Traditional barbecue is having a moment, not just in Texas but around the country. So it’s natural to wonder when the backlash might come. Though it may be overdoing it to call Josh Ozersky’s story in the Wall Street Journal, “The New Barbecue,” a call to arms, he does do a strenuous job of dismissing traditional pit-smoked meats and lavishing praise upon cooks who are “shaking up” the established ways. Leave it to a New Yorker to be the first to essentially declare that they’re “so over” traditional pit-smoked meats. His story, from last weekend’s WSJ, begins:

A specter is haunting the barbecue world: the specter of stale smoke. Don’t get me wrong—barbecue is our great American food, a high art attained through years of patient training by men as single-minded as samurai. But it has also become stagnant and so dogmatic that many pit masters haven’t changed their recipes or routines in decades. Some shaking up is in order. And, at long last, it’s happening. The New ‘Cue is here.

It’s definitely worth reading the whole piece, if only for a glimpse of how food criticism that’s obsessed with the new reacts to one of the most old and venerable foods in the country. Let’s start by examining a few of the innovations Ozersky champions. He notes that Hi-Lo BBQ in San Francisco has found a way to use leftover smoked brisket (they add it to pho), that Mighty Quinn’s in New York is using heritage breed hogs, and that at Smoke in Dallas, Tim Byres uses ground coffee in his rub. I hate to pick on Byres, who has an incredible menu with a more than worthy smoked beef rib and three homemade sausages that I adore, but calling his coffee-rubbed brisket “one of the restaurant’s most celebrated offerings” is just false. The brisket is respectable. As for innovation, I doubt that Byres himself would say his coffee rub reinvents anything about barbecue.

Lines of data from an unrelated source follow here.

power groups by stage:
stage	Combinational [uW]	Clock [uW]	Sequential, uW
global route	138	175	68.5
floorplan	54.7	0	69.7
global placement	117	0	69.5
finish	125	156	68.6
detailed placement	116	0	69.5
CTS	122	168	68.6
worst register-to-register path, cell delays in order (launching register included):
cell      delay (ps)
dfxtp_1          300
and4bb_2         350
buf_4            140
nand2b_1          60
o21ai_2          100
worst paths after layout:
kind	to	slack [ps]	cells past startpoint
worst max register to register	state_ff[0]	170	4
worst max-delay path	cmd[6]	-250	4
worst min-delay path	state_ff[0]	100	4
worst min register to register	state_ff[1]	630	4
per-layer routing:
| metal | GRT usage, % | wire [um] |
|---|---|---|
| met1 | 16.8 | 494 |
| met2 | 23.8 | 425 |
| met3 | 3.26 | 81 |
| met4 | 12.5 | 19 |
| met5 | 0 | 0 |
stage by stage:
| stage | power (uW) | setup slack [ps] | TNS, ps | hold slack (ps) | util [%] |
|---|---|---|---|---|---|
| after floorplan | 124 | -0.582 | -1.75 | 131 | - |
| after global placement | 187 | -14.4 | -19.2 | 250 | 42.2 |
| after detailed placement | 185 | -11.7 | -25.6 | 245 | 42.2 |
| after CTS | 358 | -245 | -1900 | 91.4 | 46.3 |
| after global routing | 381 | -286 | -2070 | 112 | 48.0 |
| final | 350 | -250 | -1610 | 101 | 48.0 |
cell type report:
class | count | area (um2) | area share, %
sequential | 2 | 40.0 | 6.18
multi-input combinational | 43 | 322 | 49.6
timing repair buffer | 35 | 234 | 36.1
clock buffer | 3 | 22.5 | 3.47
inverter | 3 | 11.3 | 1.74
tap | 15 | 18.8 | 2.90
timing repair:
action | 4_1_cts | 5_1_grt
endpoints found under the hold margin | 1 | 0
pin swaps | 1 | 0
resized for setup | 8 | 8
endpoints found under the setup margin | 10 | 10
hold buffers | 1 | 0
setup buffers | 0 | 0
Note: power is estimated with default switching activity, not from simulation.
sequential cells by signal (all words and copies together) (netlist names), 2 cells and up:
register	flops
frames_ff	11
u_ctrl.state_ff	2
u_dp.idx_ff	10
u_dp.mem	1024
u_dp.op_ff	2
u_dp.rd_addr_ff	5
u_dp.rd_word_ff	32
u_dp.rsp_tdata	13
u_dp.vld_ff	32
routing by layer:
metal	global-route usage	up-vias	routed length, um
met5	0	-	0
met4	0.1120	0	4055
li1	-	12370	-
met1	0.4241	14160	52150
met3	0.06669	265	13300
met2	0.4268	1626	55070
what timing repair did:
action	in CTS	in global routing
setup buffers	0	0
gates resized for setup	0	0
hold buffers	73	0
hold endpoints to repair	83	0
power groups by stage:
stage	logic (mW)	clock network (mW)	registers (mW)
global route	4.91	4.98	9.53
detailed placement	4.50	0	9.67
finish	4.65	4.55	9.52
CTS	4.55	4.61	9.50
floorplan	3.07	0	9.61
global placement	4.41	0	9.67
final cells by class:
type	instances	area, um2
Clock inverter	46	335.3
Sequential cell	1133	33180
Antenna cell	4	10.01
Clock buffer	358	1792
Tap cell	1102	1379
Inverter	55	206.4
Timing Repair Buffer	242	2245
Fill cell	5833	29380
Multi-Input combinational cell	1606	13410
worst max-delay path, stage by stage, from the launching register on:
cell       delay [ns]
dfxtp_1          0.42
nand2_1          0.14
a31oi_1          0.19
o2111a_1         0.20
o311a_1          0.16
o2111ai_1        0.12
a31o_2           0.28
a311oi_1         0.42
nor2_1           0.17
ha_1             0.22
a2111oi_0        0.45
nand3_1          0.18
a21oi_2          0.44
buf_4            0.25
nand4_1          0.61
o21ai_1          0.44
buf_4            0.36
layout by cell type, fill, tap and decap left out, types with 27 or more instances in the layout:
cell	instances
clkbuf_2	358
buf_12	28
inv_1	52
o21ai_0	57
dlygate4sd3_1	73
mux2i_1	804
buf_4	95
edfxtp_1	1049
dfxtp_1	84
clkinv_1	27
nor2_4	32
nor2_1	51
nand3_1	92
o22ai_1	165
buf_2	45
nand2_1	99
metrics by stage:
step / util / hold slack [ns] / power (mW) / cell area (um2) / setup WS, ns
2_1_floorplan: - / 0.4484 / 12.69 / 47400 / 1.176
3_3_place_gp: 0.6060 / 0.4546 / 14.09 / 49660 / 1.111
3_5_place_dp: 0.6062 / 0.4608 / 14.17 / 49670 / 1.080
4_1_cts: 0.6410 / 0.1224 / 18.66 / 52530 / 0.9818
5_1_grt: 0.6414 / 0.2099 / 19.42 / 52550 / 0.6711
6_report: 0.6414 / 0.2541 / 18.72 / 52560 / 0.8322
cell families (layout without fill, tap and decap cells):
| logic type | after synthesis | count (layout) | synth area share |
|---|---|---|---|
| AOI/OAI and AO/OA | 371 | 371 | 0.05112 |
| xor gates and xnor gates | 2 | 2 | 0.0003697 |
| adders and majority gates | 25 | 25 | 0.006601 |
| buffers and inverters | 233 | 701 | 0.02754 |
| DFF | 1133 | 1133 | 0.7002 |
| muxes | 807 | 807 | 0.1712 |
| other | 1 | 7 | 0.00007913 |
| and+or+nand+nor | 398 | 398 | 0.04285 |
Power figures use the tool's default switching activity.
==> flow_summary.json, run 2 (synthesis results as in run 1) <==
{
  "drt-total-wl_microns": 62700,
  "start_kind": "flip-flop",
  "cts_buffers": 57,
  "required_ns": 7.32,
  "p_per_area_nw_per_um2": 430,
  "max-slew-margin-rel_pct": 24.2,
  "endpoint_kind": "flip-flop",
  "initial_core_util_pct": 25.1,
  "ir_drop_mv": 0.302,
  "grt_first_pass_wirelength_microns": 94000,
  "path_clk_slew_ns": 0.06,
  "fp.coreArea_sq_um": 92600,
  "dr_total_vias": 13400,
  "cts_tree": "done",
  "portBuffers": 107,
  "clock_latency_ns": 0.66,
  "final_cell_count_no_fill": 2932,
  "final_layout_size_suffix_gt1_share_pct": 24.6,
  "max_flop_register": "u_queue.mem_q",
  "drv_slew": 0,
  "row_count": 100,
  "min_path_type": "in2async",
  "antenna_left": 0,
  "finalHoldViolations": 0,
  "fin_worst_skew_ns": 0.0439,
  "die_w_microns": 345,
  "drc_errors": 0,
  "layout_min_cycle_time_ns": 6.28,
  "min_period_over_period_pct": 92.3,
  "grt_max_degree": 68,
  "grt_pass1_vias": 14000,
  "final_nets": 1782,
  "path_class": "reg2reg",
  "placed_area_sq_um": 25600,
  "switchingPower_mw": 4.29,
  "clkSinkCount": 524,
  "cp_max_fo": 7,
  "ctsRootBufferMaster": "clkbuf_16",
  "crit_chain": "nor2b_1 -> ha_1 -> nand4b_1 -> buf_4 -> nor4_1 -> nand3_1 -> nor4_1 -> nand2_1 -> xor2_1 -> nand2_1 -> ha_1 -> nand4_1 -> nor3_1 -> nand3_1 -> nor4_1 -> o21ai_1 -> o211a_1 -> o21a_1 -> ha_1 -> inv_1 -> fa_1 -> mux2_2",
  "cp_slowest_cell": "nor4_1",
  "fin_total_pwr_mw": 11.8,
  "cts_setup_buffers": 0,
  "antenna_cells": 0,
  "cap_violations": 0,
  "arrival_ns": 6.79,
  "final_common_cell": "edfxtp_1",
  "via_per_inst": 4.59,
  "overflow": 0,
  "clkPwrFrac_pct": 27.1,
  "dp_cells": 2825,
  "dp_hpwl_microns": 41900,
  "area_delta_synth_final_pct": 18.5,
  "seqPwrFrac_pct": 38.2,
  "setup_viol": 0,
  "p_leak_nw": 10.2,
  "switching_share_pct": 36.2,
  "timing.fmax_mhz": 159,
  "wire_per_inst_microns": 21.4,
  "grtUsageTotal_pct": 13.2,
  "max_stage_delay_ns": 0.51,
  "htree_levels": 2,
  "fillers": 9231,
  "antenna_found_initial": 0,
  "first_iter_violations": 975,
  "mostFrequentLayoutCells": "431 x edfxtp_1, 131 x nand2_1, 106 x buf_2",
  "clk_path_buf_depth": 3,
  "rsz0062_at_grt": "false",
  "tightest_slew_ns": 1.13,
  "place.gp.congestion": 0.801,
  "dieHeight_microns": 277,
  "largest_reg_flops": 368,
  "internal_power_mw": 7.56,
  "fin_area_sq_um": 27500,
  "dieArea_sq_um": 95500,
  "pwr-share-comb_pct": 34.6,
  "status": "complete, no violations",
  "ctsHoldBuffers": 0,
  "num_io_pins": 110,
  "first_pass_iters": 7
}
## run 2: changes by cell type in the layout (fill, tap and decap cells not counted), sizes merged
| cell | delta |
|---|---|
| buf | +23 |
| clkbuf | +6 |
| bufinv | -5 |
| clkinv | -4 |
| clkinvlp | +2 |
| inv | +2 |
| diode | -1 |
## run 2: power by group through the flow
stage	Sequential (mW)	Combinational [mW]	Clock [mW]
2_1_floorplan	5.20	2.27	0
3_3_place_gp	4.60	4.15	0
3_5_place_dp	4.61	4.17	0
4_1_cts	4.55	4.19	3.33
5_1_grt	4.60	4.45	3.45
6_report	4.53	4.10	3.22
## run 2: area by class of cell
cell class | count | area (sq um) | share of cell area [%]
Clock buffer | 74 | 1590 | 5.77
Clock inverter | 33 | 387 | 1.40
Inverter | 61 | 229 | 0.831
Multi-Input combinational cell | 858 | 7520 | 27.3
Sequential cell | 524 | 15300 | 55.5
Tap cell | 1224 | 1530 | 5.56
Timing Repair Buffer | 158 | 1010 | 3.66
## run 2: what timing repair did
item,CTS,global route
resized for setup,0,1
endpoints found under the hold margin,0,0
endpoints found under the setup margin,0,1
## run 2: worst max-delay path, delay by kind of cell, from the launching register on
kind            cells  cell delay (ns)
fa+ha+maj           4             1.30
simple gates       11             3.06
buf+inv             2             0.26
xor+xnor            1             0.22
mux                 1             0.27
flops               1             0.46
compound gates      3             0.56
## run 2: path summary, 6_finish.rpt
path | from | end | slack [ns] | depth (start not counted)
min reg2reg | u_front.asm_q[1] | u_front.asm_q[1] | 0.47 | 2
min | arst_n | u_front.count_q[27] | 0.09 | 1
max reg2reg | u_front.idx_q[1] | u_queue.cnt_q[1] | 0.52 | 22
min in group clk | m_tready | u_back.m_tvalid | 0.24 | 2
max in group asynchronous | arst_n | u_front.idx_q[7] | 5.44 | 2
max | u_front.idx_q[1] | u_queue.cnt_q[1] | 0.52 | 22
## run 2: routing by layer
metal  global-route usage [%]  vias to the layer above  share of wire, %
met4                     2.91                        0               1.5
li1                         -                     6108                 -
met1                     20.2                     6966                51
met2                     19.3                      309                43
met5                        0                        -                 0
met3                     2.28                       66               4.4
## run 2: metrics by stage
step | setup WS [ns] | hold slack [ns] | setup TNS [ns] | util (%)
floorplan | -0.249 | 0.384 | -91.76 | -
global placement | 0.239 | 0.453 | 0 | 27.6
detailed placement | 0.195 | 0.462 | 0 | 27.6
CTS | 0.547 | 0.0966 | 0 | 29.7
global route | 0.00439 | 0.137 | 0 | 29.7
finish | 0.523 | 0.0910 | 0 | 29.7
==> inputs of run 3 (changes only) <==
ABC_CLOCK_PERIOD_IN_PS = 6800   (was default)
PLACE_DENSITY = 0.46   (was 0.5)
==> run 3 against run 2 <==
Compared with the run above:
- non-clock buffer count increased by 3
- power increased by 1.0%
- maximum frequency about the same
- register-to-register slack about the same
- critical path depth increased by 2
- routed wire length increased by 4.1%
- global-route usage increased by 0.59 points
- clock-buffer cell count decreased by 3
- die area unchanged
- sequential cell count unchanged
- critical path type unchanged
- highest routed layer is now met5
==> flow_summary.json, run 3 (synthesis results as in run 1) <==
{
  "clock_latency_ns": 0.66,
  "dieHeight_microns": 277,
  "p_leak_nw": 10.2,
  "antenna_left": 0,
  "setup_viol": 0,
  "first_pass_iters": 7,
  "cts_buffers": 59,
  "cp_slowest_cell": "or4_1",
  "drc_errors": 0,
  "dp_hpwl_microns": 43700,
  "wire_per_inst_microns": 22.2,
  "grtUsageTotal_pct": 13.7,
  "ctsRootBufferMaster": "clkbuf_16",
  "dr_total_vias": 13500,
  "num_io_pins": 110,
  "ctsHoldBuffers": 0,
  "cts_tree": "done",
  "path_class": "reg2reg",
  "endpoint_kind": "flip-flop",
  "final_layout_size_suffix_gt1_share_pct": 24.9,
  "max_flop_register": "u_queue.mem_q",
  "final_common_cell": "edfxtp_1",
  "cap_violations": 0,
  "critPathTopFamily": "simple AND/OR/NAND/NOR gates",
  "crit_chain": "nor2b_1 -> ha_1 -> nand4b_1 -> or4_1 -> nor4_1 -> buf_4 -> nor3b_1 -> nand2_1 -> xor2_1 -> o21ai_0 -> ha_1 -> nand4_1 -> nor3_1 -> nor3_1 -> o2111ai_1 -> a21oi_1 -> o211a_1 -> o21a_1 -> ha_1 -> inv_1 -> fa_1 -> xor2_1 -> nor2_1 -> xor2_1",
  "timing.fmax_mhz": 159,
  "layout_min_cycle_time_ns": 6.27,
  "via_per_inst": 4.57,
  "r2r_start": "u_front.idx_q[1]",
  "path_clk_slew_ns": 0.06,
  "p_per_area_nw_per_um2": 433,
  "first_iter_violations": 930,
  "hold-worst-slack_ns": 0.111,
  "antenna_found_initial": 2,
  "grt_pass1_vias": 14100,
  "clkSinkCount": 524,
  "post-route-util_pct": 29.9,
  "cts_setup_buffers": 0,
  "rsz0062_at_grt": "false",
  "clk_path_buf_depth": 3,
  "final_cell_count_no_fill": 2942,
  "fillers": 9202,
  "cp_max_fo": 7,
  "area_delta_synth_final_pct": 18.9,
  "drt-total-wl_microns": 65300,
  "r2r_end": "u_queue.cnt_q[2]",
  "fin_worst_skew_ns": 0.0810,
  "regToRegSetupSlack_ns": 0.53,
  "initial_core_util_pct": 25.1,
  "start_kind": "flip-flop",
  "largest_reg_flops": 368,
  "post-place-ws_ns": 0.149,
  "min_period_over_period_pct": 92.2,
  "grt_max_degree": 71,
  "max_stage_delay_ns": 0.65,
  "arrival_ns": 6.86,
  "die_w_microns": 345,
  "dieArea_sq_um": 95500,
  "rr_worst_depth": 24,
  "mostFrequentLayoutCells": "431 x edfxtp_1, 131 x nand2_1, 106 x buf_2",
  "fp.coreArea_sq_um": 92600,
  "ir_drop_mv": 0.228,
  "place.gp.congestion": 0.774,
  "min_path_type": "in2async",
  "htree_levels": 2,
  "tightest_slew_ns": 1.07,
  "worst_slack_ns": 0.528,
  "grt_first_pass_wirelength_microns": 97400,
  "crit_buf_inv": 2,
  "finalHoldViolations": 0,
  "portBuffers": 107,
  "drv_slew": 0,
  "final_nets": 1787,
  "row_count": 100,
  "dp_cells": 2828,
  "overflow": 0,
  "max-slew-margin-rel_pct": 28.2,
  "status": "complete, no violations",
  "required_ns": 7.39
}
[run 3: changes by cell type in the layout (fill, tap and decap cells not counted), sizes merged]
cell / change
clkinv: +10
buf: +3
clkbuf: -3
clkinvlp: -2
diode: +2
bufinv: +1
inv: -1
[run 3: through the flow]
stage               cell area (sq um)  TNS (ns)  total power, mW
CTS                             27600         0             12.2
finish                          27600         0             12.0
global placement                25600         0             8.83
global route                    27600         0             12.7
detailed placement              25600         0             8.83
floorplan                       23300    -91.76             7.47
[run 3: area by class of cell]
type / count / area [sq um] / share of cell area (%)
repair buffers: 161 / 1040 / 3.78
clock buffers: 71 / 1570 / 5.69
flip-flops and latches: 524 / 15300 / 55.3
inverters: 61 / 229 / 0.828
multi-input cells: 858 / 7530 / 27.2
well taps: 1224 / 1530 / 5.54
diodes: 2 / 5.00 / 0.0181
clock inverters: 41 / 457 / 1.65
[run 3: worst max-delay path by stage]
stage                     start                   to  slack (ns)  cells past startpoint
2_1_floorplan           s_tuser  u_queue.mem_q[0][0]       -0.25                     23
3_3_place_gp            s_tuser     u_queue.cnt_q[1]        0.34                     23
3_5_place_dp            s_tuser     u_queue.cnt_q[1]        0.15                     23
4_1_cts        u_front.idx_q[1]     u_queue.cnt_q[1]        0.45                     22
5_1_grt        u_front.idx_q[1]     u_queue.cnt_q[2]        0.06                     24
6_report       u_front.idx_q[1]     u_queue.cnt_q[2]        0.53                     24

The most innovative pitmasters, in Ozersky’s opinion, are Tim Rattray of The Granary ‘Cue and Brew in San Antonio (which is on our list of the state’s fifty best joints) and Andy Husbands of Tremont 647 in Boston. They’re both pushing the boundaries of barbecue preparations—the former does a pastrami beef rib while the latter serves “smoke-vide” beef ribs—and accompaniments like quinoa and pickled celery. (Rattray also serves traditional barbecue.) These are innovations that have a place in the non-barbecue world, but it’s obvious that both Rattray and Husbands have more respect for the foundation on which they’ve built their innovative menus. If only Ozersky had the same respect.

Ozersky states that “There are a million places to get brisket, and 95% of it tastes exactly the same.” I would tend to agree, but let’s focus on the 5 percent, those unusually good joints that show up on our list of the top fifty. I’ll take “stagnant” barbecue from joints like Franklin Barbecue, Louie Mueller Barbecue, Snow’s BBQ, and Pecan Lodge any day of the week. As for the 95 percent, it would be easier to take some subpar brisket and hide its shortcomings by layering on other flavors, sauces, or rubs or distractions like smoked risotto, but we’d all be a lot better off if those joints just made better barbecue.